-- TASK TO CARRY OUT --
Give back exactly the lines of the material below that start at the line containing "export PLACE_DENSITY = 0.78" and end at the line containing "- Worst-margin pin slew: 679 ps", and no others.

-- LISTED ENTRIES --
File: src/rtl/core/wsps_pkg.sv
`timescale 1ns / 1ps
// Shared types and constants for the window surface pixel shader.
package wsps_pkg;

    // Input item kinds
    localparam logic KIND_LOAD  = 1'b0;
    localparam logic KIND_SHADE = 1'b1;

    // Title strip colours and geometry
    localparam logic [23:0] STRIP_LIGHT = 24'hF5F5FA;
    localparam logic [23:0] STRIP_DARK  = 24'h1C2028;
    localparam logic [3:0]  STRIP_FULL  = 4'd12;
    localparam logic [12:0] STRIP_LIMIT = 13'd14;

    // Configuration register indexes
    typedef enum logic [2:0] {
        REG_WIN_LEFT      = 3'd0,
        REG_WIN_TOP       = 3'd1,
        REG_WIN_WIDTH     = 3'd2,
        REG_WIN_HEIGHT    = 3'd3,
        REG_IS_FOCUSED    = 3'd4,
        REG_BORDER_COLOUR = 3'd5,
        REG_FOCUS_COLOUR  = 3'd6
    } cfg_reg_t;

    // Work kinds handed from front to back
    typedef enum logic [1:0] {
        OP_LOAD  = 2'd0,
        OP_TEXEL = 2'd1,
        OP_FLAT  = 2'd2
    } op_t;

    typedef struct packed {
        logic [11:0] left;
        logic [11:0] top;
        logic [12:0] width;
        logic [12:0] height;
        logic        focused;
        logic [23:0] border;
        logic [23:0] focus;
    } win_cfg_t;

    typedef struct packed {
        op_t         op;
        logic [11:0] x;
        logic [11:0] y;
        logic        rend;
        logic [23:0] colour;
        logic [10:0] tidx;
        logic [11:0] rx;
        logic [11:0] ry;
    } mid_item_t;

    typedef struct packed {
        logic [11:0] x;
        logic [11:0] y;
        logic [23:0] colour;
        logic        rend;
    } res_t;

endpackage

File: src/rtl/core/wsps_front.sv
`timescale 1ns / 1ps
// Front part: accepts items, clips to the window and classifies each pixel.
module wsps_front (
    input  logic                 push,
    output logic                 full,
    input  logic                 kind,
    input  logic [10:0]          texel_index,
    input  logic [23:0]          texel_colour,
    input  logic [11:0]          pixel_x,
    input  logic [11:0]          pixel_y,
    input  logic                 region_end,
    input  wsps_pkg::win_cfg_t   win_cfg,
    input  logic [12:0]          inner_h,
    input  logic                 q_full,
    output logic                 q_push,
    output wsps_pkg::mid_item_t  q_item
);

    logic [13:0] px_w, py_w, left_w, top_w, right_w, bottom_w;
    logic        in_win, on_frame, in_strip, accept;
    logic [3:0]  strip_h;
    logic [11:0] rx, ry;

    assign full   = q_full;
    assign accept = push && !q_full;

    always_comb
    begin
        px_w     = {2'b00, pixel_x};
        py_w     = {2'b00, pixel_y};
        left_w   = {2'b00, win_cfg.left};
        top_w    = {2'b00, win_cfg.top};
        right_w  = left_w + {1'b0, win_cfg.width};
        bottom_w = top_w + {1'b0, win_cfg.height};

        in_win   = (px_w >= left_w) && (py_w >= top_w) &&
                   (px_w < right_w) && (py_w < bottom_w);
        on_frame = (pixel_x == win_cfg.left) || (pixel_y == win_cfg.top) ||
                   (px_w == right_w - 14'd1) || (py_w == bottom_w - 14'd1);

        rx = pixel_x - win_cfg.left - 12'd1;
        ry = pixel_y - win_cfg.top - 12'd1;

        strip_h  = (inner_h > wsps_pkg::STRIP_LIMIT) ? wsps_pkg::STRIP_FULL
                                                     : 4'(inner_h >> 1);
        in_strip = (ry < {8'd0, strip_h});

        q_item.x      = pixel_x;
        q_item.y      = pixel_y;
        q_item.rend   = region_end;
        q_item.tidx   = texel_index;
        q_item.rx     = rx;
        q_item.ry     = ry;
        q_item.op     = wsps_pkg::OP_TEXEL;
        q_item.colour = texel_colour;

        if (kind == wsps_pkg::KIND_LOAD)
        begin
            q_item.op = wsps_pkg::OP_LOAD;
        end
        else if (on_frame)
        begin
            q_item.op     = wsps_pkg::OP_FLAT;
            q_item.colour = win_cfg.focused ? win_cfg.focus : win_cfg.border;
        end
        else if (in_strip)
        begin
            q_item.op     = wsps_pkg::OP_FLAT;
            q_item.colour = win_cfg.focused ? wsps_pkg::STRIP_LIGHT : wsps_pkg::STRIP_DARK;
        end

        // Drop shade items outside the window here.
        q_push = accept && ((kind == wsps_pkg::KIND_LOAD) || in_win);
    end

endmodule

File: config.mk
export PLATFORM = sky130hd
export DESIGN_NAME = wsps_front
export DESIGN_NICKNAME = d
export VERILOG_FILES = /design/src/rtl/core/wsps_pkg.sv /design/src/rtl/core/wsps_front.sv
export SDC_FILE = /design/constraint.sdc
export NUM_CORES = 1
export LEC_CHECK = 0
export BUFFER_PORTS_ARGS = -buffer_cell sky130_fd_sc_hd__buf_4
export CAP_MARGIN = 15
export CORE_MARGIN = 4
export CORE_UTILIZATION = 45
export DETAILED_ROUTE_END_ITERATION = 10
export PLACE_DENSITY = 0.78
export SYNTH_ARGS = -nofsm -noshare
export SYNTH_HDL_FRONTEND = slang
export SYNTH_SLANG_ARGS = --single-unit
File: constraint.sdc
create_clock -name vclk -period 9.9
set_clock_uncertainty 0.1 [all_clocks]
set_input_delay 0.99 -clock vclk [all_inputs]
set_output_delay 0.99 -clock vclk [all_outputs]
set_load 0.05 [all_outputs]
==> impl_results.md <==
- Status: finished, final reports clean
- Pre-Repair DR Iteration Count: 4
- Seq/Total Area, Yosys: 0%
- Final Hold Viols: 0
- Crit end category: primary output
- Die H: 118 um
- Syn avg cell area: 7.37 um^2
- Startpoint types: primary input
- Layout cells sized above 1: 33.1%
- Final setup viols: 0
- DIE WIDTH: 118 um
- Final WL: 16.8 mm
- Mapped Area: 0.00540 mm^2
- RePlAce Congestion: 0.858
- IO Count: 263
- Initial antenna violation count: 0
- Top routing layer used: met4
- Min-delay worst type: primary input to primary output
- Worst Path Required: 8810 ps
- Worst-margin pin slew: 679 ps
- Filler cell count: 1094
- Flip-flop and latch area: 0 um^2
- Post-layout minimum cycle time: 6350 ps
- Achievable frequency: 0.157 GHz
- CTS-repair resized insts: 0
- Period utilisation layout: 64.2%
- Setup ws final: 3550 ps
- Mapped Nets: 991
- Synth area leader: ha_1
- VDD IR max: 0.0491 mV
- Global Route Usage Sum: 22.5%
- Synth Instances: 733
- Clock Buffer Count: 0
- Core area: 0.0116 mm^2
- WP data arrival: 5260 ps
- Die ar.: 0.0138 mm^2
- Detailed Place HPWL: 14.3 mm
- Max Slew Vio Count: 0
- Yosys warns: 0
- Setup repair after global routing missed its margin: false
- Cts hold-fix bufs: 0
- Area grow syn2layout: 29.2%
- Setup TNS: 0 ps
- WL met3: 1.00 mm
- Netlist cell types: 75
- Via/cell ratio: 5.65
- First DRT Iteration DRCs: 365
- Post-synth top area share: 18.3%
- Ant diodes: 0
- Normalized max-slew margin: 54.7%
- Maximum fanout along the worst path: 41
- Starting Density: 46.7%
- GRT overflow: 0
- Port bufs: 239
- Synth area leaders: ha_1 (18%), xnor2_1 (5.7%), buf_4 (5.1%)
- LEAKAGE: 3.45 nW
- Area of the multi-input gates: 0.00480 mm^2
- MaxCap Viol Count: 0
- WL per Instance: 16.0 um
- Final ANT Viol Nets: 0
- Pwr Density: 82.0 mW/mm^2
- Met2 Wirelength: 8.15 mm
- Setup CP Type: primary input to primary output
- First-pass GRT wire length: 27.1 mm
- Final #Nets: 1169
- Vias in the first global route: 5486
- Post-CTS Setup Bufs: 0
- DR DRC count: 0
- FF+latch count: 0
- Largest net degree at the start of global routing: 42
- Met1 Wirelength: 7.36 mm
- Worst slack at placement: 3580 ps
- Total number of vias: 5946
- Row count: 39
[area by class of cell]
| class | instances | area share (%) |
|---|---|---|
| inverter | 53 | 2.85 |
| multi-input combinational | 616 | 68.8 |
| tap | 143 | 2.56 |
| timing repair buffer | 240 | 25.8 |
[power breakdown]
part	switching [mW]	total [mW]	internal [mW]
logic	0.337	0.573	0.236
clock network	0	0	0
registers	0	0	0
<file path="config.mk">
export PLATFORM = sky130hd
export DESIGN_NAME = wsps_fifo
export DESIGN_NICKNAME = d
export VERILOG_FILES = /design/src/rtl/core/wsps_fifo.sv
export SDC_FILE = /design/constraint.sdc
export NUM_CORES = 1
export LEC_CHECK = 0
export ABC_CLOCK_PERIOD_IN_PS = 2400
export BUFFER_PORTS_ARGS = -buffer_cell sky130_fd_sc_hd__buf_2
export CAP_MARGIN = 20
export CORE_MARGIN = 4
export CORE_UTILIZATION = 55
export DETAILED_ROUTE_END_ITERATION = 8
export PLACE_DENSITY = 0.88
export SYNTH_ARGS = -nofsm -noshare
export SYNTH_HDL_FRONTEND = slang
export SYNTH_SLANG_ARGS = --single-unit
</file>
<file path="constraint.sdc">
create_clock -name clk -period 2.4 [get_ports clk]
set_input_delay 0.12 -clock clk [delete_from_list [all_inputs] [get_ports clk]]
set_output_delay 0.12 -clock clk [all_outputs]
set_load 0.02 [all_outputs]
</file>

-- WRITTEN REPLY --
export PLACE_DENSITY = 0.78
export SYNTH_ARGS = -nofsm -noshare
export SYNTH_HDL_FRONTEND = slang
export SYNTH_SLANG_ARGS = --single-unit
File: constraint.sdc
create_clock -name vclk -period 9.9
set_clock_uncertainty 0.1 [all_clocks]
set_input_delay 0.99 -clock vclk [all_inputs]
set_output_delay 0.99 -clock vclk [all_outputs]
set_load 0.05 [all_outputs]
==> impl_results.md <==
- Status: finished, final reports clean
- Pre-Repair DR Iteration Count: 4
- Seq/Total Area, Yosys: 0%
- Final Hold Viols: 0
- Crit end category: primary output
- Die H: 118 um
- Syn avg cell area: 7.37 um^2
- Startpoint types: primary input
- Layout cells sized above 1: 33.1%
- Final setup viols: 0
- DIE WIDTH: 118 um
- Final WL: 16.8 mm
- Mapped Area: 0.00540 mm^2
- RePlAce Congestion: 0.858
- IO Count: 263
- Initial antenna violation count: 0
- Top routing layer used: met4
- Min-delay worst type: primary input to primary output
- Worst Path Required: 8810 ps
- Worst-margin pin slew: 679 ps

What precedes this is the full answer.